In 1795, after the Battle of Fallen Timbers, the Indians of the Old Northwest signed the Treaty of Greenville with the American government, in which they agreed to surrender most of modern Ohio. In return, the American government promised to allow them to retain the remainder of the Northwest Territory forever. After 1803, however, the main official in the Northwest, William Henry Harrison, began pressuring the tribes of the Old Northwest to cede more land west of the Greenville line. President Thomas Jefferson and Harrison tried to pressure the tribes into adopting Euro-American customs, especially European-style farming. They hoped that such acculturation would make the tribes more willing to cede additional land but also believed that they could force the tribes into acculturating by pressuring them to cede more of their remaining territory. To this end, Jefferson encouraged American officials in the Northwest to deliberately entrap the tribes of the region in debt to force them to cede land. Many established chiefs, such as Black Hoof and Little Turtle, encouraged their followers to adopt European customs and tried to maintain good relations with the American government. After 1803, Harrison convinced some pro-accommodation chiefs to cede large areas of land west of the Greenville line. The American government paid for these cessions with annuities, which it placed under the control of the pro-accommodation chiefs. Many Indians saw these payments as bribes to the pro-accommodation chiefs.

These land cessions were also controversial because the American government generally paid the tribes far less than the market price of the land which it acquired. Moreover, Harrison often bought land from tribes which had relatively weak claims to it, while ignoring the stronger claims of other tribes. Meanwhile, Euro-American settlers rapidly moved onto the lands which the tribes of the Old Northwest had not yet ceded. Many settlers sold alcohol to the tribes, contributing to a growing problem of drunkenness. The land cessions, along with these trends, contributed to growing discontent among the tribes of the Old Northwest and gradually undermined the authority of the pro-accommodation chiefs. The stage was thus set for the emergence of a nativist movement.

Beginning in 1805, Lalawethika had a series of religious visions that transformed his life, caused him to change his name to Tenskwatawa (meaning "Open Door"), and led him to reject his old ways. He experienced his first vision in May 1805, when he fell into unconsciousness during one of his alcoholic stupors and was thought to be dead. Unexpectedly reviving as his body was being prepared for burial, he recounted a powerful vision of two different worlds, one filled with ample blessings for the virtuous ones who lived as the master of life intended, while the other world was filled with pain, hardship, and terror for those who refused to follow traditional tribal ways. Tenskwatawa became known as "The Prophet", began preaching and gathered a growing number of followers. He soon emerged as a powerful and influential spiritual leader. More visions followed in succeeding months, including revelations that the European invaders from the east were "the children of the evil spirit".

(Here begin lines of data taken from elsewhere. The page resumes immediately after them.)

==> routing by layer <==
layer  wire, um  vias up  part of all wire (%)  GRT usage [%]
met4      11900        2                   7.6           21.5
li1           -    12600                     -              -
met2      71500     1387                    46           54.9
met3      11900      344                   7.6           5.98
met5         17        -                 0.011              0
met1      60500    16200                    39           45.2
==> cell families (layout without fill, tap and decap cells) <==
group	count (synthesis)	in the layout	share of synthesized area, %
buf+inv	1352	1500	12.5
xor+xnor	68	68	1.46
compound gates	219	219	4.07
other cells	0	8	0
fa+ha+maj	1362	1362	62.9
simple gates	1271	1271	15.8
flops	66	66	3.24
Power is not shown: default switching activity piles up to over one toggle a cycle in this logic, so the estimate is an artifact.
--- src/sv/kfpvb_pkg.sv ---
// ----------------------------------------------------------------------------
// kfpvb_pkg
// types, codes and the predict step table of the kalman filter
// ----------------------------------------------------------------------------
package kfpvb_pkg;

   // request codes
   localparam logic [1:0] REQ_CLEAR   = 2'd0;
   localparam logic [1:0] REQ_PREDICT = 2'd1;
   localparam logic [1:0] REQ_UPD_POS = 2'd2;
   localparam logic [1:0] REQ_UPD_VEL = 2'd3;

   // register indexes
   localparam logic [1:0] CSR_NOISE_POS = 2'd0;
   localparam logic [1:0] CSR_NOISE_VEL = 2'd1;
   localparam logic [1:0] CSR_NOISE_BIAS = 2'd2;

   // predict destinations: covariance entries then estimates
   localparam logic [3:0] DST_C00  = 4'd0;
   localparam logic [3:0] DST_C01  = 4'd1;
   localparam logic [3:0] DST_C02  = 4'd2;
   localparam logic [3:0] DST_C10  = 4'd3;
   localparam logic [3:0] DST_C11  = 4'd4;
   localparam logic [3:0] DST_C12  = 4'd5;
   localparam logic [3:0] DST_C20  = 4'd6;
   localparam logic [3:0] DST_C21  = 4'd7;
   localparam logic [3:0] DST_C22  = 4'd8;
   localparam logic [3:0] DST_EST0 = 4'd9;
   localparam logic [3:0] DST_EST1 = 4'd10;

   localparam logic [4:0] LAST_STEP = 5'd30;

   typedef enum logic [3:0] {
      ST_IDLE,
      ST_W_MUL,
      ST_W_WR,
      ST_P_MUL,
      ST_P_ACC,
      ST_U_LOAD,
      ST_U_MUL,
      ST_U_DIV,
      ST_U_WAIT,
      ST_OUT
   } state_type;

   typedef enum logic [3:0] {
      SRC_P00, SRC_P01, SRC_P02,
      SRC_P10, SRC_P11, SRC_P12,
      SRC_P20, SRC_P21, SRC_P22,
      SRC_VEL, SRC_PURE, SRC_ZERO
   } src_type;

   // one product term of the propagation
   typedef struct packed {
      src_type    src;
      logic [1:0] pw;     // dt power: dt, dt^2, dt^3, dt^4
      logic [1:0] sh;     // extra right shift
      logic       neg;
      logic       first;
      logic       last;
      logic [3:0] dst;
   } step_type;

   typedef struct packed {
      logic busy;
      logic done;
   } div_stat_type;

   localparam logic signed [65:0] SAT_MAX = 66'sd2147483647;
   localparam logic signed [65:0] SAT_MIN = -66'sd2147483648;

   function automatic logic signed [31:0] sat32(input logic signed [65:0] v);
      logic signed [31:0] r;
      if (v > SAT_MAX) r = 32'sh7fffffff;
      else if (v < SAT_MIN) r = 32'sh80000000;
      else r = v[31:0];
      return r;
   endfunction

   // term sequence; each destination is written after its last use as a source
   function automatic step_type pred_step(input logic [4:0] k);
      step_type s;
      unique case (k)
         5'd0:  s = '{SRC_VEL,  2'd0, 2'd0, 1'b0, 1'b1, 1'b0, DST_EST0};
         5'd1:  s = '{SRC_PURE, 2'd1, 2'd1, 1'b0, 1'b0, 1'b1, DST_EST0};
         5'd2:  s = '{SRC_PURE, 2'd0, 2'd0, 1'b0, 1'b1, 1'b1, DST_EST1};
         5'd3:  s = '{SRC_P01,  2'd0, 2'd0, 1'b0, 1'b1, 1'b0, DST_C00};
         5'd4:  s = '{SRC_P10,  2'd0, 2'd0, 1'b0, 1'b0, 1'b0, DST_C00};
         5'd5:  s = '{SRC_P11,  2'd1, 2'd0, 1'b0, 1'b0, 1'b0, DST_C00};
         5'd6:  s = '{SRC_P02,  2'd1, 2'd1, 1'b1, 1'b0, 1'b0, DST_C00};
         5'd7:  s = '{SRC_P20,  2'd1, 2'd1, 1'b1, 1'b0, 1'b0, DST_C00};
         5'd8:  s = '{SRC_P12,  2'd2, 2'd1, 1'b1, 1'b0, 1'b0, DST_C00};
         5'd9:  s = '{SRC_P21,  2'd2, 2'd1, 1'b1, 1'b0, 1'b0, DST_C00};
         5'd10: s = '{SRC_P22,  2'd3, 2'd2, 1'b0, 1'b0, 1'b1, DST_C00};
         5'd11: s = '{SRC_P11,  2'd0, 2'd0, 1'b0, 1'b1, 1'b0, DST_C01};
         5'd12: s = '{SRC_P02,  2'd0, 2'd0, 1'b1, 1'b0, 1'b0, DST_C01};
         5'd13: s = '{SRC_P12,  2'd1, 2'd0, 1'b1, 1'b0, 1'b0, DST_C01};
         5'd14: s = '{SRC_P21,  2'd1, 2'd1, 1'b1, 1'b0, 1'b0, DST_C01};
         5'd15: s = '{SRC_P22,  2'd2, 2'd1, 1'b0, 1'b0, 1'b1, DST_C01};
         5'd16: s = '{SRC_P12,  2'd0, 2'd0, 1'b0, 1'b1, 1'b0, DST_C02};
         5'd17: s = '{SRC_P22,  2'd1, 2'd1, 1'b1, 1'b0, 1'b1, DST_C02};
         5'd18: s = '{SRC_P11,  2'd0, 2'd0, 1'b0, 1'b1, 1'b0, DST_C10};
         5'd19: s = '{SRC_P20,  2'd0, 2'd0, 1'b1, 1'b0, 1'b0, DST_C10};
         5'd20: s = '{SRC_P21,  2'd1, 2'd0, 1'b1, 1'b0, 1'b0, DST_C10};
         5'd21: s = '{SRC_P12,  2'd1, 2'd1, 1'b1, 1'b0, 1'b0, DST_C10};
         5'd22: s = '{SRC_P22,  2'd2, 2'd1, 1'b0, 1'b0, 1'b1, DST_C10};
         5'd23: s = '{SRC_P21,  2'd0, 2'd0, 1'b0, 1'b1, 1'b0, DST_C20};
         5'd24: s = '{SRC_P22,  2'd1, 2'd1, 1'b1, 1'b0, 1'b1, DST_C20};
         5'd25: s = '{SRC_P12,  2'd0, 2'd0, 1'b1, 1'b1, 1'b0, DST_C11};
         5'd26: s = '{SRC_P21,  2'd0, 2'd0, 1'b1, 1'b0, 1'b0, DST_C11};
         5'd27: s = '{SRC_P22,  2'd1, 2'd0, 1'b0, 1'b0, 1'b1, DST_C11};
         5'd28: s = '{SRC_P22,  2'd0, 2'd0, 1'b1, 1'b1, 1'b1, DST_C12};
         5'd29: s = '{SRC_P22,  2'd0, 2'd0, 1'b1, 1'b1, 1'b1, DST_C21};
         5'd30: s = '{SRC_ZERO, 2'd0, 2'd0, 1'b0, 1'b1, 1'b1, DST_C22};
         default: s = '{SRC_ZERO, 2'd0, 2'd0, 1'b0, 1'b1, 1'b1, DST_C22};
      endcase
      return s;
   endfunction

endpackage
$ cat config.mk
export PLATFORM = sky130hd
export DESIGN_NAME = gps_sieve_builder
export DESIGN_NICKNAME = d
export VERILOG_FILES = /design/src/gps_pkg.sv /design/src/gps_sieve_builder.sv
export SDC_FILE = /design/constraint.sdc
export NUM_CORES = 1
export LEC_CHECK = 0
export BUFFER_PORTS_ARGS = -buffer_cell sky130_fd_sc_hd__buf_4
export CAP_MARGIN = 20
export CORE_UTILIZATION = 60
export DETAILED_ROUTE_END_ITERATION = 16
export PLACE_DENSITY = 0.88
export REMOVE_ABC_BUFFERS = 1
export SKIP_CTS_REPAIR_TIMING = 1
export SLEW_MARGIN = 5
export SYNTH_ARGS = -nofsm -noshare
export SYNTH_HDL_FRONTEND = slang
export SYNTH_SLANG_ARGS = --single-unit
$ cat constraint.sdc
create_clock -name i_clk -period 4.24 [get_ports i_clk]
set_input_delay 0.212 -clock i_clk [delete_from_list [all_inputs] [get_ports i_clk]]
set_output_delay 0.212 -clock i_clk [all_outputs]
set_load 0.03 [all_outputs]
$ cat src/gps_pkg.sv
package gps_pkg;

    // widths of the request and result fields
    localparam int ValueW = 16;
    localparam int CountW = 2;

    // default sieve depth, one mark per integer
    localparam int SieveSizeDef = 65536;

    // width that holds any sieve size in its range (up to 2**20)
    localparam int RangeW = 21;

    // small primes and values handled without a search
    localparam logic [ValueW-1:0] Prime2 = ValueW'(2);
    localparam logic [ValueW-1:0] Prime3 = ValueW'(3);
    localparam logic [ValueW-1:0] Four   = ValueW'(4);

endpackage

$ cat src/gps_sieve_builder.sv
module gps_sieve_builder import gps_pkg::*; #(
    parameter int SieveSize = SieveSizeDef,
    parameter int AddrW     = $clog2(SieveSize),
    parameter int CntW      = $clog2(SieveSize + 1)
) (
    input  logic             i_clk,
    input  logic             i_rst_n,
    output logic             o_wr_en,
    output logic [AddrW-1:0] o_wr_addr,
    output logic             o_wr_data,
    output logic [AddrW-1:0] o_rd_addr,
    input  logic             i_rd_data,
    output logic             o_done
);

    typedef enum logic [4:0] {
        S_FILL = 5'b00001,
        S_READ = 5'b00010,
        S_TEST = 5'b00100,
        S_MARK = 5'b01000,
        S_DONE = 5'b10000
    } t_bld_state;

    localparam logic [CntW:0] Limit = (CntW + 1)'(SieveSize);
    localparam logic [CntW-1:0] LastAddr = CntW'(SieveSize - 1);

    t_bld_state    r_state, n_state;
    logic [CntW-1:0] r_cnt, n_cnt;   // fill address, then the current base i
    logic [CntW-1:0] r_sq, n_sq;     // i*i, kept by increments
    logic [CntW-1:0] r_j, n_j;       // multiple being struck out
    logic [CntW:0]   w_jsum;
    logic [CntW:0]   w_sqsum;

    assign w_jsum  = {1'b0, r_j} + {1'b0, r_cnt};
    assign w_sqsum = {1'b0, r_sq} + {r_cnt, 1'b1};

    // memory ports
    assign o_wr_en   = (r_state == S_FILL) || (r_state == S_MARK);
    assign o_wr_addr = (r_state == S_FILL) ? AddrW'(r_cnt) : AddrW'(r_j);
    assign o_wr_data = (r_state == S_FILL) && (r_cnt >= CntW'(2));
    assign o_rd_addr = AddrW'(r_cnt);
    assign o_done    = (r_state == S_DONE);

    // sequencer: fill, then strike multiples of each prime base
    always_comb begin
        n_state = r_state;
        n_cnt   = r_cnt;
        n_sq    = r_sq;
        n_j     = r_j;
        case (r_state)
            S_FILL: begin
                if (r_cnt == LastAddr) begin
                    n_cnt   = CntW'(2);
                    n_sq    = CntW'(4);
                    n_state = S_READ;
                end else begin
                    n_cnt = r_cnt + CntW'(1);
                end
            end
            S_READ: begin
                n_state = S_TEST;
            end
            S_TEST: begin
                if (i_rd_data) begin
                    n_j     = r_sq;
                    n_state = S_MARK;
                end else begin
                    n_cnt   = r_cnt + CntW'(1);
                    n_sq    = CntW'(w_sqsum);
                    n_state = (w_sqsum >= Limit) ? S_DONE : S_READ;
                end
            end
            S_MARK: begin
                if (w_jsum >= Limit) begin
                    n_cnt   = r_cnt + CntW'(1);
                    n_sq    = CntW'(w_sqsum);
                    n_state = (w_sqsum >= Limit) ? S_DONE : S_READ;
                end else begin
                    n_j = CntW'(w_jsum);
                end
            end
            S_DONE: begin
                n_state = S_DONE;
            end
            default: begin
                n_state = S_FILL;
            end
        endcase
    end

    always_ff @(posedge i_clk) begin
        if (!i_rst_n) begin
            r_state <= S_FILL;
            r_cnt   <= '0;
        end else begin
            r_state <= n_state;
            r_cnt   <= n_cnt;
        end
        r_sq <= n_sq;
        r_j  <= n_j;
    end

endmodule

The Prophet's developing purification movement caused him to urge his followers to reject European habits, such as consumption of alcohol, and to return to their traditional ways. He wanted his people to reject the white man's customs by forbidding marriages between Indians and whites, as well as the use of Euro-American foods, clothing, and manufactured goods. Tenskwatawa also encouraged his people to follow traditional gender roles (women as farmers, men as hunters and warriors). Tenskwatawa proved to be harsh, even brutal, in his treatment of those who opposed him and his teachings. He accused his detractors, and anyone who associated with settlers, of witchcraft, including Indians who had converted to Christianity. For Tenskwatawa, Indian witches remained the most active agents of the evil spirits on earth, and he sought to identify and destroy them.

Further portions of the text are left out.